Like a veil, like a thin mist, tiredness came over Siddhartha, slowly, getting denser every day, a bit murkier every month, a bit heavier every year. As a new dress becomes old over time, loses its beautiful colour in time, gets stains, gets wrinkles, gets worn off at the seams, and starts to show threadbare spots here and thee, thus Siddhartha’s new life, which he had started after his separation from Govinda, had grown old, lost colour and splendour as the years passed by, was gathering wrinkles and stains, and hidden at bottom, already showing its ugliness here and there, disappointment and disgust were waiting. Siddhartha did not notice it. He only noticed that this bright and reliable voice inside of him, which had awoken in him at that time had had ever guided him in his best times, had become silent.
The two weeks with my computer and phone off quickly dropped me back into this voice that I let get drowned out by other people’s voices–podcasts and tv shows and phone calls and articles. Since doing that break, I’ve increasingly turned my phone off and have found myself seeking out silence to spend time with my own voice. If this is the main thing I get back in touch with during my sabbatical, I’ll be forever grateful.
Would you think, my dear, anybody might perhaps be spared from taking this path? That perhaps your little son would be spared, because you love him, because you would like to keep him from suffering and pain and disappointment? But even if you would die ten times for him, you would not be able to take the slightest part of his destiny upon yourself.
Whew, this is a hard lesson to learn, especially when it comes to so many loved ones having kids right now in ways that don’t prioritize the experience of the kid in it all, opting for anonymous sperm donors and cutting them off from their genetic family. I want to spare those kids and them from that path but I cannot.
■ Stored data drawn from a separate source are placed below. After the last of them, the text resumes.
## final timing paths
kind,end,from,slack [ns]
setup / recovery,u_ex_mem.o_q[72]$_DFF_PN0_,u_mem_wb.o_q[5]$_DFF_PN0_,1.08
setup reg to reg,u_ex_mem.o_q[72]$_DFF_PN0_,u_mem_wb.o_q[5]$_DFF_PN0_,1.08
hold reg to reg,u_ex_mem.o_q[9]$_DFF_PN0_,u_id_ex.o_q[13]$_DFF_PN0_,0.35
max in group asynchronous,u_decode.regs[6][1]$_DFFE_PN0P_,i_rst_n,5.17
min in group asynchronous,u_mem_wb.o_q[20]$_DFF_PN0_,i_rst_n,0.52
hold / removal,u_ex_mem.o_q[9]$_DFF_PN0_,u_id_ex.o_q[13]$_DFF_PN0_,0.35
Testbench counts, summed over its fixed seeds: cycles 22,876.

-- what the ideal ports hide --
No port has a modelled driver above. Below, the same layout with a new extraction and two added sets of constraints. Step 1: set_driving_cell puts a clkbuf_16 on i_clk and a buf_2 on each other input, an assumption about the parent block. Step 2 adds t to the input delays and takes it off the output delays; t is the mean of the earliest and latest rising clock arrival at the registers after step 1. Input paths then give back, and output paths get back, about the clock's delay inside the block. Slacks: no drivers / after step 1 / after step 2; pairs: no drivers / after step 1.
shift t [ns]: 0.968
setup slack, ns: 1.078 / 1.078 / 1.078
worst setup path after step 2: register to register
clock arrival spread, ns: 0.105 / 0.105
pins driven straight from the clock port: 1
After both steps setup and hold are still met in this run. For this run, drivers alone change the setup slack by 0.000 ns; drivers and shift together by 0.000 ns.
Context: an optimization exercise on an open-source flow, tuned for small area, a short achievable clock period and few clock cycles per item. The choices shown serve that exercise and are no tape-out recipe.
Only simulation tests tie the RTL to the original design; equivalence was not proved.

==> fjord <==
==> flow/design.v <==
package orr_pkg;
  localparam int MAX_THREADS = 16;
  localparam int ID_BITS     = 8;
  localparam int PRIO_BITS   = 8;
  localparam int IDX_W       = $clog2(MAX_THREADS);
  localparam int CNT_W       = $clog2(MAX_THREADS + 1);
  localparam logic [1:0] CMD_ADD    = 2'd0;
  localparam logic [1:0] CMD_REMOVE = 2'd1;
  localparam logic [1:0] CMD_SCHED  = 2'd2;
  localparam logic [1:0] ST_OK        = 2'd0;
  localparam logic [1:0] ST_NOT_FOUND = 2'd1;
  localparam logic [1:0] ST_FULL      = 2'd2;
  localparam logic [1:0] ST_PRESENT   = 2'd3;
  typedef struct packed {
    logic load;      
    logic compare;   
    logic locate;    
    logic execute;   
  } dp_cmd_t;
  typedef struct packed {
    logic out_hold;   
  } dp_stat_t;
endpackage
module orr_ctrl (
  input  logic                          clk,
  input  logic                          rst,
  input  logic                          in_valid,
  output logic                          in_stall,
  input  logic [1:0]                    command,
  input  logic [orr_pkg::ID_BITS-1:0]   thread_id,
  input  logic [orr_pkg::PRIO_BITS-1:0] priority_req,
  output logic                          out_valid,
  input  logic                          out_stall,
  output logic [1:0]                    status,
  output logic [orr_pkg::ID_BITS-1:0]   current_id,
  output logic                          current_valid,
  output logic                          move,
  output logic                          exec,
  output logic [1:0]                    cmd_q,
  output logic [orr_pkg::ID_BITS-1:0]   id_q,
  output logic [orr_pkg::PRIO_BITS-1:0] prio_q,
  input  logic [1:0]                    res_status,
  input  logic [orr_pkg::ID_BITS-1:0]   res_id,
  input  logic                          res_valid
);
  logic                        r_full;     
  logic                        e_full;     
  logic                        q_one;      
  logic                        q_two;      
  logic [1:0]                  old_status;
  logic [orr_pkg::ID_BITS-1:0] old_id;
  logic                        old_valid;
  logic                        accept, pop;
  assign exec      = e_full & ~q_two;
  assign move      = r_full & (~e_full | ~q_two);
  assign in_stall  = r_full & e_full & q_two;
  assign accept    = in_valid & ~in_stall;
  assign out_valid = q_one;
  assign pop       = q_one & ~out_stall;
  assign status        = q_two ? old_status : res_status;
  assign current_id    = q_two ? old_id     : res_id;
  assign current_valid = q_two ? old_valid  : res_valid;
  always_ff @(posedge clk) begin
    if (rst) begin
      r_full <= 1'b0;
      e_full <= 1'b0;
      q_one  <= 1'b0;
      q_two  <= 1'b0;
    end else begin
      r_full <= accept | (r_full & ~move);
      e_full <= move | (e_full & ~exec);
      if (exec & ~pop) begin
        q_one <= 1'b1;
        q_two <= q_one;
      end else if (pop & ~exec) begin
        q_one <= q_two;
        q_two <= 1'b0;
      end
    end
  end
  always_ff @(posedge clk) begin
    if (~in_stall) begin
      cmd_q  <= command;
      id_q   <= thread_id;
      prio_q <= priority_req;
    end
    if (~q_two) begin
      old_status <= res_status;
      old_id     <= res_id;
      old_valid  <= res_valid;
    end
  end
endmodule
module orr_datapath (
  input  logic                          clk,
  input  logic                          rst,
  input  logic                          move,
  input  logic                          exec,
  input  logic [1:0]                    cmd_q,
  input  logic [orr_pkg::ID_BITS-1:0]   id_q,
  input  logic [orr_pkg::PRIO_BITS-1:0] prio_q,
  output logic [1:0]                    res_status,
  output logic [orr_pkg::ID_BITS-1:0]   res_id,
  output logic                          res_valid
);
  localparam int N  = orr_pkg::MAX_THREADS;
  localparam int IW = orr_pkg::ID_BITS;
  localparam int PW = orr_pkg::PRIO_BITS;
  logic [N-1:0][IW-1:0] slot_id;
  logic [N-1:0][PW-1:0] slot_prio;
  logic [N-1:0]         slot_valid;
  logic [N-1:0]         slot_mark;
  logic [1:0]           cmd_e;
  logic [IW-1:0]        id_e;
  logic [PW-1:0]        prio_e;
  logic [N-1:0]         hp_e, le_e;    
  logic [N-1:0]         hit_r, le_r, hp_r, hp_f, le_f;
  logic                 same_id, same_le;
  logic [N-1:0]         hit_e;
  logic                 found_e, full, mark_hit, mark_last, any_mark;
  logic                 do_add, do_rem, do_sched;
  logic [N-1:0]         sel_new, sel_up, sel_dn, sel_hold;
  logic [N-1:0]         mark_sched;
  logic [IW-1:0]        sched_id;
  always_comb begin
    for (int i = 0; i < N; i++) begin
      hit_r[i] = slot_valid[i] && (slot_id[i] == id_q);
      le_r[i]  = slot_valid[i] && (slot_prio[i] <= prio_q);
    end
  end
  logic [N-1:0] hp1, hp2, hp3;
  always_comb begin
    for (int i = 0; i < N; i++) begin
      hp1[i]  = hit_r[i] | ((i >= 1) ? hit_r[(i >= 1) ? i-1 : 0] : 1'b0);
      hp2[i]  = hp1[i]   | ((i >= 2) ? hp1[(i >= 2) ? i-2 : 0]   : 1'b0);
      hp3[i]  = hp2[i]   | ((i >= 4) ? hp2[(i >= 4) ? i-4 : 0]   : 1'b0);
      hp_r[i] = hp3[i]   | ((i >= 8) ? hp3[(i >= 8) ? i-8 : 0]   : 1'b0);
    end
  end
  assign same_id = (id_e == id_q);
  assign same_le = (prio_e <= prio_q);
  always_comb begin
    for (int i = 0; i < N; i++) begin
      hp_f[i] = !(do_rem && same_id) &&
                ((sel_hold[i] && hp_r[i]) ||
                 ((sel_new[i] || sel_up[i]) && (same_id || ((i != 0) && hp_r[(i == 0) ? 0 : i-1]))) ||
                 (sel_dn[i] && hp_r[(i == N-1) ? N-1 : i+1]));
      le_f[i] = (sel_hold[i] && le_r[i]) || (sel_new[i] && same_le) ||
                (sel_up[i] && le_r[(i == 0) ? 0 : i-1]) ||
                (sel_dn[i] && (i != N-1) && le_r[(i == N-1) ? N-1 : i+1]);
    end
  end
  always_ff @(posedge clk) begin
    if (move) begin
      cmd_e   <= cmd_q;
      id_e    <= id_q;
      prio_e  <= prio_q;
      hp_e    <= hp_f;
      le_e    <= le_f;
    end
  end
  assign found_e = hp_e[N-1];
  always_comb begin
    for (int i = 0; i < N; i++) hit_e[i] = hp_e[i] && ((i == 0) || !hp_e[(i == 0) ? 0 : i-1]);
  end
  assign full      = slot_valid[N-1];
  assign mark_hit  = |(hit_e & slot_mark);
  assign any_mark  = |slot_mark;
  assign mark_last = |(slot_mark & ~{1'b0, slot_valid[N-1:1]});
  assign do_add   = exec && (cmd_e == orr_pkg::CMD_ADD) && !found_e && !full;
  assign do_rem   = exec && (cmd_e == orr_pkg::CMD_REMOVE) && found_e;
  assign do_sched = exec && (cmd_e == orr_pkg::CMD_SCHED);
  always_comb begin
    for (int i = 0; i < N; i++) begin
      sel_new[i]  = do_add && !le_e[i] && ((i == 0) || le_e[(i == 0) ? 0 : i-1]);
      sel_up[i]   = do_add && (i != 0) && !le_e[(i == 0) ? 0 : i-1];
      sel_dn[i]   = do_rem && hp_e[i];
      sel_hold[i] = !(sel_new[i] || sel_up[i] || sel_dn[i]);
    end
  end
  always_comb begin
    mark_sched[0] = !any_mark || mark_last;
    for (int i = 1; i < N; i++) mark_sched[i] = slot_mark[i-1] && slot_valid[i];
  end
  always_comb begin
    sched_id = '0;
    for (int i = 0; i < N; i++) sched_id = sched_id | ({IW{mark_sched[i]}} & slot_id[i]);
  end
  logic [N-1:0][IW-1:0] id_nx;
  logic [N-1:0][PW-1:0] pr_nx;
  always_comb begin
    for (int i = 0; i < N; i++) begin
      id_nx[i] = ({IW{sel_hold[i]}} & slot_id[i]) | ({IW{sel_new[i]}} & id_e) |
                 ({IW{sel_up[i]}} & ((i == 0) ? '0 : slot_id[(i == 0) ? 0 : i-1])) |
                 ({IW{sel_dn[i]}} & ((i == N-1) ? '0 : slot_id[(i == N-1) ? N-1 : i+1]));
      pr_nx[i] = ({PW{sel_hold[i]}} & slot_prio[i]) | ({PW{sel_new[i]}} & prio_e) |
                 ({PW{sel_up[i]}} & ((i == 0) ? '0 : slot_prio[(i == 0) ? 0 : i-1])) |
                 ({PW{sel_dn[i]}} & ((i == N-1) ? '0 : slot_prio[(i == N-1) ? N-1 : i+1]));
    end
  end
  always_ff @(posedge clk) begin
    slot_id   <= id_nx;
    slot_prio <= pr_nx;
  end
  always_ff @(posedge clk) begin
    if (rst) begin
      slot_valid <= '0;
      slot_mark  <= '0;
    end else begin
      for (int i = 0; i < N; i++) begin
        if (sel_new[i]) begin
          slot_valid[i] <= 1'b1;
          slot_mark[i]  <= 1'b0;
        end else if (sel_up[i]) begin
          slot_valid[i] <= slot_valid[(i == 0) ? 0 : i-1];
          slot_mark[i]  <= slot_mark[(i == 0) ? 0 : i-1];
        end else if (sel_dn[i]) begin
          slot_valid[i] <= (i == N-1) ? 1'b0 : slot_valid[(i == N-1) ? N-1 : i+1];
          slot_mark[i]  <= ((i == N-1) ? 1'b0 : slot_mark[(i == N-1) ? N-1 : i+1]) ||
                           (mark_hit && hit_e[0] && (i < N-1) &&
                            slot_valid[(i >= N-1) ? N-1 : i+1] &&
                            ((i >= N-2) ? 1'b1 : !slot_valid[(i >= N-2) ? N-1 : i+2]));
        end else if (do_rem) begin
          slot_mark[i]  <= slot_mark[i] ||
                           (mark_hit && (i != N-1) && hit_e[(i == N-1) ? N-1 : i+1]);
        end else if (do_sched) begin
          slot_mark[i]  <= mark_sched[i] && slot_valid[0];
        end
      end
    end
  end
  always_ff @(posedge clk) begin
    if (rst) begin
      res_valid <= 1'b0;
      res_id    <= '0;
    end else if (do_rem && mark_hit) begin
      res_valid <= 1'b0;
      res_id    <= '0;
    end else if (do_sched) begin
      res_valid <= slot_valid[0];
      res_id    <= slot_valid[0] ? sched_id : '0;
    end
  end
  always_ff @(posedge clk) begin
    if (exec) begin
      case (cmd_e)
        orr_pkg::CMD_ADD:    res_status <= found_e ? orr_pkg::ST_PRESENT :
                                           full    ? orr_pkg::ST_FULL : orr_pkg::ST_OK;
        orr_pkg::CMD_REMOVE: res_status <= found_e ? orr_pkg::ST_OK : orr_pkg::ST_NOT_FOUND;
        default:             res_status <= orr_pkg::ST_OK;
      endcase
    end
  end
endmodule
module priority_ordered_ready_ring_top (
  input  logic                          clk,
  input  logic                          rst,
  input  logic                          in_valid,
  output logic                          in_stall,
  input  logic [1:0]                    command,
  input  logic [orr_pkg::ID_BITS-1:0]   thread_id,
  input  logic [orr_pkg::PRIO_BITS-1:0] priority_req,
  output logic                          out_valid,
  input  logic                          out_stall,
  output logic [1:0]                    status,
  output logic [orr_pkg::ID_BITS-1:0]   current_id,
  output logic                          current_valid
);
  logic                          move;
  logic                          exec;
  logic [1:0]                    cmd_q;
  logic [orr_pkg::ID_BITS-1:0]   id_q;
  logic [orr_pkg::PRIO_BITS-1:0] prio_q;
  logic [1:0]                    res_status;
  logic [orr_pkg::ID_BITS-1:0]   res_id;
  logic                          res_valid;
  orr_ctrl u_ctrl (
    .clk           (clk),
    .rst           (rst),
    .in_valid      (in_valid),
    .in_stall      (in_stall),
    .command       (command),
    .thread_id     (thread_id),
    .priority_req  (priority_req),
    .out_valid     (out_valid),
    .out_stall     (out_stall),
    .status        (status),
    .current_id    (current_id),
    .current_valid (current_valid),
    .move          (move),
    .exec          (exec),
    .cmd_q         (cmd_q),
    .id_q          (id_q),
    .prio_q        (prio_q),
    .res_status    (res_status),
    .res_id        (res_id),
    .res_valid     (res_valid)
  );
  orr_datapath u_datapath (
    .clk        (clk),
    .rst        (rst),
    .move       (move),
    .exec       (exec),
    .cmd_q      (cmd_q),
    .id_q       (id_q),
    .prio_q     (prio_q),
    .res_status (res_status),
    .res_id     (res_id),
    .res_valid  (res_valid)
  );
endmodule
The world, my friend Govinda, is not imperfect, or on a slow path towards perfection: no, it is perfect in every moment, all sin already carries the divine forgiveness in itself, all small children already have the old person in themselves, all infants already have death, all dying people the eternal life… Therefore, I see whatever exists as good, death is to me like life, sin like holiness, wisdom like foolishness, everything has to be as it is, everything only requires my consent, only my willingness, my loving agreement, to be good for me, to do nothing but work for my benefit, to be unable to ever harm me. I have experienced on my body and on my soul that I needed sin very much, I needed lust, the desire for possessions, vanity, and needed the most shameful despair, in order to learn how to give up all resistance, in order to learn how to love the world, in order to stop comparing it to some world I wished, I imagined, some kind of perfection I had made up, but to leave it as it is and to love it and to enjoy being a part of it.
In the last few years, I’ve been thinking a lot about how the ask is to be with life as it is and how hard that ask is. How much we do to try to distract, deny, and change life as it is. How much at work we are rewarded for changing outcomes and how hard that is to turn off. Reading this book helped put me back in touch with the oneness of everything and the power in being present with life.
At the end of the book, Siddhartha struggles with longing for finding his son who has left him, just as he left his father. In that ache, he sees the ache of many. I’m a person with a lot of longings, not for possessions but for connections with people, and I felt this part of the book deeply. The vision of him running through the forest after his son and waiting for days for him to appear nearly brought me to tears. It’s often how I’ve felt navigating being born through surrogacy and the great sensitivity I have to the loss of connection to others.
I shall be paying the gift of this book forward and sending Siddhartha to a pal in California, even as a part of me wants to keep it to re-read. I’m sure it’ll come back to me when I need it.